(Dataset records)
# # #

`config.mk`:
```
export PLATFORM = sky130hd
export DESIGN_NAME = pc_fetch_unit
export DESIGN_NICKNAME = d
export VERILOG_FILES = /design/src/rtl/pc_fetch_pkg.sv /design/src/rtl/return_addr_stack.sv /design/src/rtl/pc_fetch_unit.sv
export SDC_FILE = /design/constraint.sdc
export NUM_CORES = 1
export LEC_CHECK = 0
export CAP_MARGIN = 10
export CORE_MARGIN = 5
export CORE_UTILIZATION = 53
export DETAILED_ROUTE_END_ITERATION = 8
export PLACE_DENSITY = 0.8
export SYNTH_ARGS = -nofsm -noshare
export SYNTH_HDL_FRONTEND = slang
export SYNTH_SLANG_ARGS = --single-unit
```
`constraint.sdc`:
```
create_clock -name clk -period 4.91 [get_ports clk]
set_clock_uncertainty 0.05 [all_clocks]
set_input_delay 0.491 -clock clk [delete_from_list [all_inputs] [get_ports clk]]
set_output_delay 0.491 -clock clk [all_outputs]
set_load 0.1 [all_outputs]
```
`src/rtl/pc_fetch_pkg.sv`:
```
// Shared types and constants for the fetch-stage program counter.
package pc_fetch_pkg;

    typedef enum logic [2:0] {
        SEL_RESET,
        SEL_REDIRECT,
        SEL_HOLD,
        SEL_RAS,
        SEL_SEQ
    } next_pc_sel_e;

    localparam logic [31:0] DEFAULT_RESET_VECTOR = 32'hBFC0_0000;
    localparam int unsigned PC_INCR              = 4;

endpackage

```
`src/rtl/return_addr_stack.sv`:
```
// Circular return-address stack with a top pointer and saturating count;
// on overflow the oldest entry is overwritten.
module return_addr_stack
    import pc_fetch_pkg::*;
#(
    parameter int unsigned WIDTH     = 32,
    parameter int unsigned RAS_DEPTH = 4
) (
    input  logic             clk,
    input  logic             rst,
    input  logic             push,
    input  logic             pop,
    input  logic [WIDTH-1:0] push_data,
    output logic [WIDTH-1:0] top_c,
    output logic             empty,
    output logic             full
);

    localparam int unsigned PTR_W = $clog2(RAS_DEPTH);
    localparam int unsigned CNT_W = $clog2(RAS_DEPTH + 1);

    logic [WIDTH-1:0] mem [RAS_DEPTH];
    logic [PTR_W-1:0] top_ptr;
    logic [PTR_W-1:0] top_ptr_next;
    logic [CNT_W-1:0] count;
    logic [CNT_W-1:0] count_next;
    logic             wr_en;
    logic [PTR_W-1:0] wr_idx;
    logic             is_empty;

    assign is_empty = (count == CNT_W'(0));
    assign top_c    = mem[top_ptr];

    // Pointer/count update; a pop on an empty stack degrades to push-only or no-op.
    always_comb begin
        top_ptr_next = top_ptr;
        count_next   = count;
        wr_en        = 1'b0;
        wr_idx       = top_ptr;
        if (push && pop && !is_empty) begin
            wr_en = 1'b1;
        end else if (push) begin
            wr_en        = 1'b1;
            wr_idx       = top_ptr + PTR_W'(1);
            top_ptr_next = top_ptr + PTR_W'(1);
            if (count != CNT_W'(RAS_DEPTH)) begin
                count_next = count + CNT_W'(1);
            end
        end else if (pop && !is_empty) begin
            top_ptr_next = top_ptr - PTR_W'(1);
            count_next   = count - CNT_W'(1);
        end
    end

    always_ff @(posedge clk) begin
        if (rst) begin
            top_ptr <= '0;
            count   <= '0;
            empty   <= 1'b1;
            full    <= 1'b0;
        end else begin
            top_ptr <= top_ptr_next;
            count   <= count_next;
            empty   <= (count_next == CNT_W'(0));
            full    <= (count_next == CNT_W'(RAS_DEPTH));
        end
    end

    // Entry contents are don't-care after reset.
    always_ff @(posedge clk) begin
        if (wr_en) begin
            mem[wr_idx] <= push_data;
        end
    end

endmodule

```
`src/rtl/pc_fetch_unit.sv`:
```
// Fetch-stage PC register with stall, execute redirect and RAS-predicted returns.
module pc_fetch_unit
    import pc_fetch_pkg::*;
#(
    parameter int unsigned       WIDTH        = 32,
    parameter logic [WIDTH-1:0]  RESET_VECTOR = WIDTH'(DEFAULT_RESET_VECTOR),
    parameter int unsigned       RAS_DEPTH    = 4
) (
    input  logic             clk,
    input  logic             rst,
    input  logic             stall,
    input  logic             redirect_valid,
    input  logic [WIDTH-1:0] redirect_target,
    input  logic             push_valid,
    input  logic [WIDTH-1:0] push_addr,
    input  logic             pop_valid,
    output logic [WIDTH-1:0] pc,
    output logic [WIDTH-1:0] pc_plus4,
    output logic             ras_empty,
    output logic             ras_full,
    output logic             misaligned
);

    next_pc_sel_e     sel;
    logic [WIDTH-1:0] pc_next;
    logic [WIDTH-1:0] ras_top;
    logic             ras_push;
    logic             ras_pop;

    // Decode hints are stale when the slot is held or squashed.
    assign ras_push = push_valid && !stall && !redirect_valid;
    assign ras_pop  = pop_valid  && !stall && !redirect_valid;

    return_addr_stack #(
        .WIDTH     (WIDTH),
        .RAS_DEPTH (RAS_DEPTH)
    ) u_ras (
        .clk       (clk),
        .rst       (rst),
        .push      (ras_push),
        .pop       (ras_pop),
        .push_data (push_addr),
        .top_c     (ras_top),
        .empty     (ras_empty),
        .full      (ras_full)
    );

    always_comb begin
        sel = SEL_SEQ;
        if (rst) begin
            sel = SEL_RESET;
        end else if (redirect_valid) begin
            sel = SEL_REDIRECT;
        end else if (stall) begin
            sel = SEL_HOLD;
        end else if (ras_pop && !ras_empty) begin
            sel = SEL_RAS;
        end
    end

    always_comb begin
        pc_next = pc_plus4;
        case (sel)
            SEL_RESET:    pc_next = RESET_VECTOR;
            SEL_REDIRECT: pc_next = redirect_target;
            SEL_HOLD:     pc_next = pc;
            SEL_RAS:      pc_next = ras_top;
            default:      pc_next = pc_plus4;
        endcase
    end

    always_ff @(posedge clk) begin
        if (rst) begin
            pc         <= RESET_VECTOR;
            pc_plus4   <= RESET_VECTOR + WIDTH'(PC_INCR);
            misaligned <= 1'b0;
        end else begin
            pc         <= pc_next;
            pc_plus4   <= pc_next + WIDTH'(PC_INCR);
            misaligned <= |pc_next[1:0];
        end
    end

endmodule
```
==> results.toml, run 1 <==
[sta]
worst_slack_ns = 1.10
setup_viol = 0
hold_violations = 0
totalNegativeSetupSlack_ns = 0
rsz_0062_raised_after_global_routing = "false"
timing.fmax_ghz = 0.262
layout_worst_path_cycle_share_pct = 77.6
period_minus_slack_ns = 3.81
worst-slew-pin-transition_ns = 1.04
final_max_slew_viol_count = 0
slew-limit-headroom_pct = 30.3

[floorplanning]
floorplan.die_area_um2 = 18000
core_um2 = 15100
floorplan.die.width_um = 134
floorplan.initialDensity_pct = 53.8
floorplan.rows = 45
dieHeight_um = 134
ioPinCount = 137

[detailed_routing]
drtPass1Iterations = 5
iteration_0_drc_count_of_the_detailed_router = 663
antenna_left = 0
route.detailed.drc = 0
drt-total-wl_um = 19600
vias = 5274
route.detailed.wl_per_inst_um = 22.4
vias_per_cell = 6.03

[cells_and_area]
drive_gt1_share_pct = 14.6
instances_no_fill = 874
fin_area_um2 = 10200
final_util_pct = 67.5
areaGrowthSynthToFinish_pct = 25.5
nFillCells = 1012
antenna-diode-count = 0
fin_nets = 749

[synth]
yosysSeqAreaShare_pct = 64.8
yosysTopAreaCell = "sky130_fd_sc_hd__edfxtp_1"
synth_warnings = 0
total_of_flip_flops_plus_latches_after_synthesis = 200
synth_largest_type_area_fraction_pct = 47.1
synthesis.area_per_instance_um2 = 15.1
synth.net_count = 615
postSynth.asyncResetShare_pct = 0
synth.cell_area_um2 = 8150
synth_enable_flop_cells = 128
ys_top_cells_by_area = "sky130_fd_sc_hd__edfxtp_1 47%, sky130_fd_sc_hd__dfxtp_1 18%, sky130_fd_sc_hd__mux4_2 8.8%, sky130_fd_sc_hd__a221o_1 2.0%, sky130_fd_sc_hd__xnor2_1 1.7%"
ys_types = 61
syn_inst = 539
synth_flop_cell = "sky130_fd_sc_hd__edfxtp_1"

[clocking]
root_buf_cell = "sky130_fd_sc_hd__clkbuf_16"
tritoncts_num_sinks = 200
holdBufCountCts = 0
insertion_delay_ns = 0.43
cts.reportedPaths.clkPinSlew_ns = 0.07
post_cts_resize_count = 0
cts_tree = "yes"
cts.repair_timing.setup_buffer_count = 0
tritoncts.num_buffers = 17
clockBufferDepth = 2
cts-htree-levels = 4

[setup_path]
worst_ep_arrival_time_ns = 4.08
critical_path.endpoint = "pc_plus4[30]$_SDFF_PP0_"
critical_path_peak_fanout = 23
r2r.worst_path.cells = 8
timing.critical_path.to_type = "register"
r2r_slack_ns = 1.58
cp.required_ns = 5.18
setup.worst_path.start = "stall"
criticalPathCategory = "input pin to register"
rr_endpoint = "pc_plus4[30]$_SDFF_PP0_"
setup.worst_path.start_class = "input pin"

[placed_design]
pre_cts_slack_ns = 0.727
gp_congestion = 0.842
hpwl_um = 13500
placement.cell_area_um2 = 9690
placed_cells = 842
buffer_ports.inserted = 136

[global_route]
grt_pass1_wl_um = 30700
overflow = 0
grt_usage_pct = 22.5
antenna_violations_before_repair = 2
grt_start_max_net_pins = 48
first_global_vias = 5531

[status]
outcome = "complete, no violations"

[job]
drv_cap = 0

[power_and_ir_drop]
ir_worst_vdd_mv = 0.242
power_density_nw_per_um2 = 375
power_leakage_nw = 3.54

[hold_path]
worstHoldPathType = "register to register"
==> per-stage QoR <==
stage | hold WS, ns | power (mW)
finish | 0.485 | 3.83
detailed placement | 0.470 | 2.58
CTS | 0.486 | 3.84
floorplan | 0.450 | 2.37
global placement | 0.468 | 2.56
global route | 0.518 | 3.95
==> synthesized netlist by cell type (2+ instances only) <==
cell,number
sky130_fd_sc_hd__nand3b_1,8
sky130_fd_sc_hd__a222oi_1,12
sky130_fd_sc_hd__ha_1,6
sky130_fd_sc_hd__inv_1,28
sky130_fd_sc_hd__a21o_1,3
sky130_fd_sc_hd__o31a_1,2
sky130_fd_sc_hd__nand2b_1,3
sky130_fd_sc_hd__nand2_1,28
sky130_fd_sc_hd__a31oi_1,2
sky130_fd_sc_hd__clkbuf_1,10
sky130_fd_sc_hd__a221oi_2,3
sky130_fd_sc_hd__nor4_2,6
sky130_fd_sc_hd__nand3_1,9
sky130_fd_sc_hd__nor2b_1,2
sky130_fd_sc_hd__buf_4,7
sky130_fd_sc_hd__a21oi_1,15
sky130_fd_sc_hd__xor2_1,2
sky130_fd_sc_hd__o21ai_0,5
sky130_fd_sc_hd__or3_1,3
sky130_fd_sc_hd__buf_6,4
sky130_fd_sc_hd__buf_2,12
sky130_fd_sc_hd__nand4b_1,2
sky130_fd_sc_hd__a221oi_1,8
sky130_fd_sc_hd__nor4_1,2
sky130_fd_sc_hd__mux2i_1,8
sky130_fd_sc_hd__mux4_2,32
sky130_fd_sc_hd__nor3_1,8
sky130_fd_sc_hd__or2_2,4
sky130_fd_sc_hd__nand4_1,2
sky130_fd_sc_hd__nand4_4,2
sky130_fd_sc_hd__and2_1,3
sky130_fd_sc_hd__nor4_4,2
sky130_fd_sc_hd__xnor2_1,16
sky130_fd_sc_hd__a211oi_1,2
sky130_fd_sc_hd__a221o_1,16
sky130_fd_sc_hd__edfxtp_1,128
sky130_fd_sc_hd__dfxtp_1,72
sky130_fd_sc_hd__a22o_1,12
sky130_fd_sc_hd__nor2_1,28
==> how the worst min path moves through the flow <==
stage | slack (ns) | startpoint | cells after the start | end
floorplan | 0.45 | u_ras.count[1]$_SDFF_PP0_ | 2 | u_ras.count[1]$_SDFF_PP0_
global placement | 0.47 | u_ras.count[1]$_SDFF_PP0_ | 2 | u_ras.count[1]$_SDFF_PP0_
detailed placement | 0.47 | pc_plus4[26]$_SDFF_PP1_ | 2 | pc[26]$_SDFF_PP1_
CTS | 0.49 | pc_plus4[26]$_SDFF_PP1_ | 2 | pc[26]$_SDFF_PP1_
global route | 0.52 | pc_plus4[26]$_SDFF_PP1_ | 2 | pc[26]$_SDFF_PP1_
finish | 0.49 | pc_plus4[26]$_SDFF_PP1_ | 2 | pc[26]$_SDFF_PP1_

# # #

> **WHAT THE TASK REQUIRES**:
Starting at the line above that contains "sky130_fd_sc_hd__mux4_2,32", repeat each line exactly up to and including the line that contains "floorplan | 0.45 |", and stop there.

> **REPLY**:
sky130_fd_sc_hd__mux4_2,32
sky130_fd_sc_hd__nor3_1,8
sky130_fd_sc_hd__or2_2,4
sky130_fd_sc_hd__nand4_1,2
sky130_fd_sc_hd__nand4_4,2
sky130_fd_sc_hd__and2_1,3
sky130_fd_sc_hd__nor4_4,2
sky130_fd_sc_hd__xnor2_1,16
sky130_fd_sc_hd__a211oi_1,2
sky130_fd_sc_hd__a221o_1,16
sky130_fd_sc_hd__edfxtp_1,128
sky130_fd_sc_hd__dfxtp_1,72
sky130_fd_sc_hd__a22o_1,12
sky130_fd_sc_hd__nor2_1,28
==> how the worst min path moves through the flow <==
stage | slack (ns) | startpoint | cells after the start | end
floorplan | 0.45 | u_ras.count[1]$_SDFF_PP0_ | 2 | u_ras.count[1]$_SDFF_PP0_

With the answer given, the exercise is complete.